Directions:
Up to and including the line with "export LEC_CHECK = 0", copy the records below exactly from their first line.

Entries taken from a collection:
* * *
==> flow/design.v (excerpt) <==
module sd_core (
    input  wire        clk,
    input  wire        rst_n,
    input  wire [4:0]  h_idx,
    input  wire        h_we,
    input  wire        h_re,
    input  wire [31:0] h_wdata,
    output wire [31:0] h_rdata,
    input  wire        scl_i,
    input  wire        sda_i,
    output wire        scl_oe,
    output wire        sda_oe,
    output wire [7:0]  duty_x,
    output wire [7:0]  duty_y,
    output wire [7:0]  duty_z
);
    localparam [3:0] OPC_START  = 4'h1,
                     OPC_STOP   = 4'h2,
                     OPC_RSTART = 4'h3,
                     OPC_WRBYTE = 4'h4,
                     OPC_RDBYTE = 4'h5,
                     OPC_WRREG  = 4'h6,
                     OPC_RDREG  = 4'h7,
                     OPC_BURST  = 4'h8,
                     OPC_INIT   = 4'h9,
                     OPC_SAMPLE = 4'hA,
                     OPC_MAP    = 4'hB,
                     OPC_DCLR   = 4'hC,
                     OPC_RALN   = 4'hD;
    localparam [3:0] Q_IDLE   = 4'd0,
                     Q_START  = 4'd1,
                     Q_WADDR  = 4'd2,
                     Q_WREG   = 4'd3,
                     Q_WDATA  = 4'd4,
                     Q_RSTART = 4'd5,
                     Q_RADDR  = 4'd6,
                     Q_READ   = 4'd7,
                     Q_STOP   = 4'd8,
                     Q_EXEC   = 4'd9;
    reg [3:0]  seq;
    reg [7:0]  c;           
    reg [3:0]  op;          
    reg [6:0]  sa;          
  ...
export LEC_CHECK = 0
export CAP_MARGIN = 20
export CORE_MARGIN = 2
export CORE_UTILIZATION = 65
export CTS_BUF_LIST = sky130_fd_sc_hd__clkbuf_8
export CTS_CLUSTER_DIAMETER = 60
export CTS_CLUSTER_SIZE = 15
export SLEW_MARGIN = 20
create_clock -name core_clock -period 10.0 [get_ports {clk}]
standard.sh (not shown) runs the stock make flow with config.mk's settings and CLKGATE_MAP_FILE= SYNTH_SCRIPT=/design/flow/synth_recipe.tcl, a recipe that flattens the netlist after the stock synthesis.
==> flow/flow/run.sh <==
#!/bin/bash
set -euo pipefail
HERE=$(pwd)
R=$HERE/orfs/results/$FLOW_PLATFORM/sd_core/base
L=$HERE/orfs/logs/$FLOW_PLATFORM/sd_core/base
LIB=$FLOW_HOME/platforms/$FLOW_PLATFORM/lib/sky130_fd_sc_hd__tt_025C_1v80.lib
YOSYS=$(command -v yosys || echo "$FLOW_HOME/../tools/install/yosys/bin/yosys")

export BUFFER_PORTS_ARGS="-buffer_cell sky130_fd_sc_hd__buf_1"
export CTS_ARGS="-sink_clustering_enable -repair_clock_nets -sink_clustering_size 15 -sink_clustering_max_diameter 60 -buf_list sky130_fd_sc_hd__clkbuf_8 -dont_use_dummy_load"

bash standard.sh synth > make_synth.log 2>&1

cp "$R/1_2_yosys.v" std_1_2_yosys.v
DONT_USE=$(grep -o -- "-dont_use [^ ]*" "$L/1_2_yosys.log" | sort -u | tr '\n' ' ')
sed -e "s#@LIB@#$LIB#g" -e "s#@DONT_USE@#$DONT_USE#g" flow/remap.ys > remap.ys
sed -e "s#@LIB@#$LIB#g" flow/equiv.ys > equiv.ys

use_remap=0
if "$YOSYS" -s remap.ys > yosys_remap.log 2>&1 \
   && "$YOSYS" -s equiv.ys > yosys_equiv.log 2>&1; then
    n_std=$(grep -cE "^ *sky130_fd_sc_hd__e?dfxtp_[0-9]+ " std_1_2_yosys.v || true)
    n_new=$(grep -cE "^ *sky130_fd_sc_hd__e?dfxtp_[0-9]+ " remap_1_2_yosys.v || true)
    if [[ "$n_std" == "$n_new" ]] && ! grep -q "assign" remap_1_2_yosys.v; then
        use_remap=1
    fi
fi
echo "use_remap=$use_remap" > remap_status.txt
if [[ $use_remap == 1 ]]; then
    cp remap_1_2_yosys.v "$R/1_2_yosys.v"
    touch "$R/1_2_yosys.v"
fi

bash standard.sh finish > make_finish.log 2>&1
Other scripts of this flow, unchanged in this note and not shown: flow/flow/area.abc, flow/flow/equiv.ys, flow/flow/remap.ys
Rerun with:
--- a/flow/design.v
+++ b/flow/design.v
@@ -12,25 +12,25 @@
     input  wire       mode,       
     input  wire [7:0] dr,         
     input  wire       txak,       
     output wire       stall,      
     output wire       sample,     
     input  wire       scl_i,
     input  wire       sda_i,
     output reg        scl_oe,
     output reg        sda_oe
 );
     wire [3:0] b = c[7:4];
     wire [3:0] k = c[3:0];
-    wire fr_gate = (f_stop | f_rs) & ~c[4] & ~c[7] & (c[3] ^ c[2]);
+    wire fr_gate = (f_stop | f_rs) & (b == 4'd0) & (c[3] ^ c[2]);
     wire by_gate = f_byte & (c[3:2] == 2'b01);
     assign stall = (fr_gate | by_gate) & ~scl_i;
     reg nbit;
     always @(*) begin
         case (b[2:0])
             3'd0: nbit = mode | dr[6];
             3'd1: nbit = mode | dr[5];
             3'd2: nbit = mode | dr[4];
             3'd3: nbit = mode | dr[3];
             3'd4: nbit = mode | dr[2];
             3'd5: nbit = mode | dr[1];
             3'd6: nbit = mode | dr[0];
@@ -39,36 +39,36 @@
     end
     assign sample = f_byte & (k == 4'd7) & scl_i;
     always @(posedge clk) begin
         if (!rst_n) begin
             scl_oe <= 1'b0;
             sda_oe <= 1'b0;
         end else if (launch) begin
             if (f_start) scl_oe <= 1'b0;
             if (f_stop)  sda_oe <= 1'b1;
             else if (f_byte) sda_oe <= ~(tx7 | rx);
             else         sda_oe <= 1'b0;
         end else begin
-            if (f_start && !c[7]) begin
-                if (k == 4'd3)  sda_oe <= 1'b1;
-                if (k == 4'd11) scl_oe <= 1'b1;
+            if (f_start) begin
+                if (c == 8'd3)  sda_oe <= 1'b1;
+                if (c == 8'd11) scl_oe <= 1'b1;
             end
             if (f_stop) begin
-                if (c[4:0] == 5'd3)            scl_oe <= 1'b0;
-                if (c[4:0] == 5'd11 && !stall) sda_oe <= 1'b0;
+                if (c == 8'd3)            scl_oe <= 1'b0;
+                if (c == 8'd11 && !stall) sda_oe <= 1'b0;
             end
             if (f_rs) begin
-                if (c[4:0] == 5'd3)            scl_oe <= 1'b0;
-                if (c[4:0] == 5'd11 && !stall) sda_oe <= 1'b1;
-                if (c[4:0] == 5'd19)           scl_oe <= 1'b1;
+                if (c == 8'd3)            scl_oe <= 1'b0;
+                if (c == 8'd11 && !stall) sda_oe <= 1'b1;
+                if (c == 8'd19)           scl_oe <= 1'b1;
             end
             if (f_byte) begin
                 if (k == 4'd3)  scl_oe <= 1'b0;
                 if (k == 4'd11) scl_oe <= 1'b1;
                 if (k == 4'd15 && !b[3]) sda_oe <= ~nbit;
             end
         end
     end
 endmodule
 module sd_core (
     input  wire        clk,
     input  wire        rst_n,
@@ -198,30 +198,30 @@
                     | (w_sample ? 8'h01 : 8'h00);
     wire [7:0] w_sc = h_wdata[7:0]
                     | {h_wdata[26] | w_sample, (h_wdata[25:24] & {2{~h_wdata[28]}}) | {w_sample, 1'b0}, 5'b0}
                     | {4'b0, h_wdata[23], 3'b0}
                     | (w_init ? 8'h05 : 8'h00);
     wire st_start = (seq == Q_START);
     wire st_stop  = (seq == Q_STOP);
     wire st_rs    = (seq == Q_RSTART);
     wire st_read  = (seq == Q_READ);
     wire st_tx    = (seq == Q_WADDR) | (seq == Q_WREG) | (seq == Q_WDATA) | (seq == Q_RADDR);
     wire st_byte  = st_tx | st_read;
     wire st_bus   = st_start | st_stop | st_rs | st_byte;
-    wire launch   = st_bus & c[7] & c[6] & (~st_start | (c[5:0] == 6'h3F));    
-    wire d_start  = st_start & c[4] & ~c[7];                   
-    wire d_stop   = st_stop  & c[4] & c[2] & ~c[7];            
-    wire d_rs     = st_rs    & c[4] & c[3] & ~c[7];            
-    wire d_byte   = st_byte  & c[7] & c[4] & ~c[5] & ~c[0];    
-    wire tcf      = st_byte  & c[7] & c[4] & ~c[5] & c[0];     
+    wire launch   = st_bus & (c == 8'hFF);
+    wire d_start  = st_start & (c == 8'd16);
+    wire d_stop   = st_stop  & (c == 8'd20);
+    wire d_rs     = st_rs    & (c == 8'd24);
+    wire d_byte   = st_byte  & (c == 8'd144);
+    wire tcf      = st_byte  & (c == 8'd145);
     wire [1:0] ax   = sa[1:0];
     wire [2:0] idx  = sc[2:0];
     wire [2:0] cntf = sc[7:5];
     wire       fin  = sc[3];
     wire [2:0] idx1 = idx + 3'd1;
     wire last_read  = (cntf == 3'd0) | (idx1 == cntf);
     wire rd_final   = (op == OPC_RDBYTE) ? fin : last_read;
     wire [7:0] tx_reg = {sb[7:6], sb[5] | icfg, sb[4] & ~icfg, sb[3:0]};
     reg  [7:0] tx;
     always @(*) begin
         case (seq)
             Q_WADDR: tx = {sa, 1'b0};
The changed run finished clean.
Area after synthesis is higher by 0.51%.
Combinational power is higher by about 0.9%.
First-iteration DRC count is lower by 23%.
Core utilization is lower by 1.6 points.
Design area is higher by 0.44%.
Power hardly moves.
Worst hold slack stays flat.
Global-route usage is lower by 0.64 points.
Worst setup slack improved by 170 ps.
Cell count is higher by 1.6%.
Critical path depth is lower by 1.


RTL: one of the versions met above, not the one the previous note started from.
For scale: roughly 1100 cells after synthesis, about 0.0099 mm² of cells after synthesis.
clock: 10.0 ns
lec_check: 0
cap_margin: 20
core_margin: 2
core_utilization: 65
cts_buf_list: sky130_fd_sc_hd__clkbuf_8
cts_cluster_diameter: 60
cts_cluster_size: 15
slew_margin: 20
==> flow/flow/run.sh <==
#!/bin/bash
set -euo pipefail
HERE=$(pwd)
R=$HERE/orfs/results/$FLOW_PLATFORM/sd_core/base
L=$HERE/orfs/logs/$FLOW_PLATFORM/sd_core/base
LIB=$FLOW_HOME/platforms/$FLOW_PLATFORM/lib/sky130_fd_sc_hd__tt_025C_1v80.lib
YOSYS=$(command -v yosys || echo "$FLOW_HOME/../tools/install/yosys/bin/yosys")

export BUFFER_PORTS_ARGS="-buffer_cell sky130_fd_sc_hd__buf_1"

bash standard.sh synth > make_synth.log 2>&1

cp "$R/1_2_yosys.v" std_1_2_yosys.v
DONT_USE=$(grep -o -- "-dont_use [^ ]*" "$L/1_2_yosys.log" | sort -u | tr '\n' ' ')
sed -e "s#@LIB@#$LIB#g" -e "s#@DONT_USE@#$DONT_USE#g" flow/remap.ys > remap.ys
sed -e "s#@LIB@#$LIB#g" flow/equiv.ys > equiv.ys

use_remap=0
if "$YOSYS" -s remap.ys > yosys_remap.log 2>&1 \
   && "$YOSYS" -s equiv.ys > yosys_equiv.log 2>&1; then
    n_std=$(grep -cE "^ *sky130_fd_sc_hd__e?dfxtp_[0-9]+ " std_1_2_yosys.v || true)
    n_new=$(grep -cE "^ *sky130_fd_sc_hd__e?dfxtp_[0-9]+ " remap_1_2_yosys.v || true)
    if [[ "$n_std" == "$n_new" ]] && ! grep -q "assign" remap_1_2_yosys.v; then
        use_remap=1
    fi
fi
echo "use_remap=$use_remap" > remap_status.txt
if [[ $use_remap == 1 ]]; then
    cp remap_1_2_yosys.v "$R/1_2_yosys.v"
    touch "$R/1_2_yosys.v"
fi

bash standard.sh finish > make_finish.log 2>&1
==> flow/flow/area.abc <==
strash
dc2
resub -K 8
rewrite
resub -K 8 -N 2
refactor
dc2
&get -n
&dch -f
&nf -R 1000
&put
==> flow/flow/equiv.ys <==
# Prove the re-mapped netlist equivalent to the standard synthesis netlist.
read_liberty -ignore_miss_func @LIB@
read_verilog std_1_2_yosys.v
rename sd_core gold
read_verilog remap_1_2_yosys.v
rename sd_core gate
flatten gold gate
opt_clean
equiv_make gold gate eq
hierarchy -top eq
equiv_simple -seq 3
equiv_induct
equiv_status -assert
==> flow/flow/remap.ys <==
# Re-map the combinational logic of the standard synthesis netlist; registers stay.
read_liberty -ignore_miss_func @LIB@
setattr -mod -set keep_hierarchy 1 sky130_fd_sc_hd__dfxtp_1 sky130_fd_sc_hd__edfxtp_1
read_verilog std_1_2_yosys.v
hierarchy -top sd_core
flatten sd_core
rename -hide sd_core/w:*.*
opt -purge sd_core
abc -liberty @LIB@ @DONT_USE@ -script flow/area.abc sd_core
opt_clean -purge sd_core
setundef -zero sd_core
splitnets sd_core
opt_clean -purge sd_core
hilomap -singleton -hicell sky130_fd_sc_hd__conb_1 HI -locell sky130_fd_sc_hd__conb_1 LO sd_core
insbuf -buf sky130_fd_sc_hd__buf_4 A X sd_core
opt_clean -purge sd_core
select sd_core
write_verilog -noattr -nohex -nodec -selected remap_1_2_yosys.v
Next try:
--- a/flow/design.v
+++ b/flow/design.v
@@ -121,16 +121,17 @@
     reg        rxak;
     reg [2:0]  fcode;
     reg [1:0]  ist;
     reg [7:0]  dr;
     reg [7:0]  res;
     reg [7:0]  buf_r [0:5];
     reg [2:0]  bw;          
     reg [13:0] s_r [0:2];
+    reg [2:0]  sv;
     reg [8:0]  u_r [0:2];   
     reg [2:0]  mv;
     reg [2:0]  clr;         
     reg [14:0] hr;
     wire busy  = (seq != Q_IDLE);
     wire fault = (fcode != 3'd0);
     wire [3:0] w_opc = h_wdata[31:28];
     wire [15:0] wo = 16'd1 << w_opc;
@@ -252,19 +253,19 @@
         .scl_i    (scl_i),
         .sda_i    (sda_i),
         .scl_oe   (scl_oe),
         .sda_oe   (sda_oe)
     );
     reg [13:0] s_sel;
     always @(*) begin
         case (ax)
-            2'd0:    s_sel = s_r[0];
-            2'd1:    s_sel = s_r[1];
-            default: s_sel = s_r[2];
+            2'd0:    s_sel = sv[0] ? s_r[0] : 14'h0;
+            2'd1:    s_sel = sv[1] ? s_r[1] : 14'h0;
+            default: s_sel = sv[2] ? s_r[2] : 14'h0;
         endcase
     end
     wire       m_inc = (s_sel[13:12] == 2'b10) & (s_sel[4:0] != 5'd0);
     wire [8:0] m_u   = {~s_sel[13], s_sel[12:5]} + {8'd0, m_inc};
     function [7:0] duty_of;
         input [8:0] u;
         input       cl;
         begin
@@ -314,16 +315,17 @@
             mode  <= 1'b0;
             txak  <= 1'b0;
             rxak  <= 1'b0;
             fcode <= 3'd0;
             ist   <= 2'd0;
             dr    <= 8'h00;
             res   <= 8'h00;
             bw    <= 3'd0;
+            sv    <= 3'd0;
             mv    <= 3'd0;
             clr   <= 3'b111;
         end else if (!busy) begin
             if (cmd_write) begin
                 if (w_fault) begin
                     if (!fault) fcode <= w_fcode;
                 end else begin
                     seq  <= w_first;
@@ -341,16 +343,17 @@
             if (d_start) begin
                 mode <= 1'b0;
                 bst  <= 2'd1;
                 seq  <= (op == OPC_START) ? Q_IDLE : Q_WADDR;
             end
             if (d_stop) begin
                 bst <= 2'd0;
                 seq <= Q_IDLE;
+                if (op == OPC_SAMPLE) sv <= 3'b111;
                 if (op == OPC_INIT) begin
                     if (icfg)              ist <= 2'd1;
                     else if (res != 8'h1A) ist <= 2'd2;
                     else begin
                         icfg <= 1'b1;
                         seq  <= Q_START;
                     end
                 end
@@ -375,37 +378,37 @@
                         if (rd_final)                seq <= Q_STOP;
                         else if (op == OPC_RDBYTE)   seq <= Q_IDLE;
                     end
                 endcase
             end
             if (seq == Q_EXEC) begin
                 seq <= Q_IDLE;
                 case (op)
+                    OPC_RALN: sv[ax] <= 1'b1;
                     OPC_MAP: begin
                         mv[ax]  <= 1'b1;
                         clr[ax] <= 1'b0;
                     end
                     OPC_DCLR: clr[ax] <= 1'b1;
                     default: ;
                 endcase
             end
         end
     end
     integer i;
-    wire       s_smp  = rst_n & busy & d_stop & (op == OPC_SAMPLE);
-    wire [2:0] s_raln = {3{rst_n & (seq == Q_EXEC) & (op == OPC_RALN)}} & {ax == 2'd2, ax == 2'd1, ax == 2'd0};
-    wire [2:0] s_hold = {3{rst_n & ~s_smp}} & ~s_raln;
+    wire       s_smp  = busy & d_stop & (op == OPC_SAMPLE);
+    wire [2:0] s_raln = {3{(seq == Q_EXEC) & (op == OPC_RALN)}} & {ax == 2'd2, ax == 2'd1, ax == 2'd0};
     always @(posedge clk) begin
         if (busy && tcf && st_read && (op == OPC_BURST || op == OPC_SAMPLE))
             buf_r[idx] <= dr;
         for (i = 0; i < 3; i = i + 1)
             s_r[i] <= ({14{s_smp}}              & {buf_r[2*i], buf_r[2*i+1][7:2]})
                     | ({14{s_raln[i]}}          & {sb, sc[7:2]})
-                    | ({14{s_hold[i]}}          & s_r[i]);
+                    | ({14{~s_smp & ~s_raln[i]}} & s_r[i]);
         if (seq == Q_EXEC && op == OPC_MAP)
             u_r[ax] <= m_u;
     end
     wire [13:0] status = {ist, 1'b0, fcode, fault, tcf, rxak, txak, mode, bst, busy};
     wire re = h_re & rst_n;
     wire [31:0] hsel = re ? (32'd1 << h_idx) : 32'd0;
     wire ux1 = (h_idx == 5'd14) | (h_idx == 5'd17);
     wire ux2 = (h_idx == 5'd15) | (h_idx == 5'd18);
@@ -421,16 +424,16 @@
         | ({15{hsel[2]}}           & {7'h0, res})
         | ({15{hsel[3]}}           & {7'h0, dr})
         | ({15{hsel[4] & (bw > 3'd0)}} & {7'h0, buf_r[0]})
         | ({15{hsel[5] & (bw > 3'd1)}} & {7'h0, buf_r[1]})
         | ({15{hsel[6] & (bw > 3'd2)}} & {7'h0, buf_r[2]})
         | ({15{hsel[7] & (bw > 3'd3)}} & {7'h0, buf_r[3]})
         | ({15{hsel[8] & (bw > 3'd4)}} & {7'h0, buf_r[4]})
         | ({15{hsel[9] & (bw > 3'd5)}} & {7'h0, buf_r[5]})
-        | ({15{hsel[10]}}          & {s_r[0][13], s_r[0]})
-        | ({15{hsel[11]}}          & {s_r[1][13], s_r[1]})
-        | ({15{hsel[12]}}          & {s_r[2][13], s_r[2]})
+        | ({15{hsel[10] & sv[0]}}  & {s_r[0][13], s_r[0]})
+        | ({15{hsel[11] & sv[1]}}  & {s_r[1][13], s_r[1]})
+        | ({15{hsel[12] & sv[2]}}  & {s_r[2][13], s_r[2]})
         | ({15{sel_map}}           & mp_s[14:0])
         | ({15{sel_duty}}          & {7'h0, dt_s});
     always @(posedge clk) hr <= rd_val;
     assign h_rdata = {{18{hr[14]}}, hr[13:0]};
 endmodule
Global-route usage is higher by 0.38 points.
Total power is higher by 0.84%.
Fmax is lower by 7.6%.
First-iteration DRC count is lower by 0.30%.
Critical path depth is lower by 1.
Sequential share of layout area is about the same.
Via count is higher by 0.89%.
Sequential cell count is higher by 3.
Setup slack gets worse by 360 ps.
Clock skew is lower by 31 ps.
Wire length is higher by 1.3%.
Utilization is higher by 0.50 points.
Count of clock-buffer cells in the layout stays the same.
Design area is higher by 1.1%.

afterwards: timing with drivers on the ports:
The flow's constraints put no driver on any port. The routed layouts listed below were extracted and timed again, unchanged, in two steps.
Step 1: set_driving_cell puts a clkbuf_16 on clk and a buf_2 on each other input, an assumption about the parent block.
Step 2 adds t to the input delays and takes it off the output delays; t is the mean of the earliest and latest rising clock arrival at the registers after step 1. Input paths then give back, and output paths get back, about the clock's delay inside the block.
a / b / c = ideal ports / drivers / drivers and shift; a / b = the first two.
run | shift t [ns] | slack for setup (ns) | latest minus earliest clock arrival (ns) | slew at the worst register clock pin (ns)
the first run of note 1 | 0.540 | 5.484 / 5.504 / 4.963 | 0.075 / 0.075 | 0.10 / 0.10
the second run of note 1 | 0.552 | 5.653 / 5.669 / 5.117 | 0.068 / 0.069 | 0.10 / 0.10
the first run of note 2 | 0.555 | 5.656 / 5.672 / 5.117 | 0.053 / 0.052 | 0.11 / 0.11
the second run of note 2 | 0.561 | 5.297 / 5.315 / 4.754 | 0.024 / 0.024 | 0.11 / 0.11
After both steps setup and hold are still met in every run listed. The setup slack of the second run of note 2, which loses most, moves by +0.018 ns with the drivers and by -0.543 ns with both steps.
* * *
Solution for this task:
==> flow/design.v (excerpt) <==
module sd_core (
    input  wire        clk,
    input  wire        rst_n,
    input  wire [4:0]  h_idx,
    input  wire        h_we,
    input  wire        h_re,
    input  wire [31:0] h_wdata,
    output wire [31:0] h_rdata,
    input  wire        scl_i,
    input  wire        sda_i,
    output wire        scl_oe,
    output wire        sda_oe,
    output wire [7:0]  duty_x,
    output wire [7:0]  duty_y,
    output wire [7:0]  duty_z
);
    localparam [3:0] OPC_START  = 4'h1,
                     OPC_STOP   = 4'h2,
                     OPC_RSTART = 4'h3,
                     OPC_WRBYTE = 4'h4,
                     OPC_RDBYTE = 4'h5,
                     OPC_WRREG  = 4'h6,
                     OPC_RDREG  = 4'h7,
                     OPC_BURST  = 4'h8,
                     OPC_INIT   = 4'h9,
                     OPC_SAMPLE = 4'hA,
                     OPC_MAP    = 4'hB,
                     OPC_DCLR   = 4'hC,
                     OPC_RALN   = 4'hD;
    localparam [3:0] Q_IDLE   = 4'd0,
                     Q_START  = 4'd1,
                     Q_WADDR  = 4'd2,
                     Q_WREG   = 4'd3,
                     Q_WDATA  = 4'd4,
                     Q_RSTART = 4'd5,
                     Q_RADDR  = 4'd6,
                     Q_READ   = 4'd7,
                     Q_STOP   = 4'd8,
                     Q_EXEC   = 4'd9;
    reg [3:0]  seq;
    reg [7:0]  c;           
    reg [3:0]  op;          
    reg [6:0]  sa;          
  ...
export LEC_CHECK = 0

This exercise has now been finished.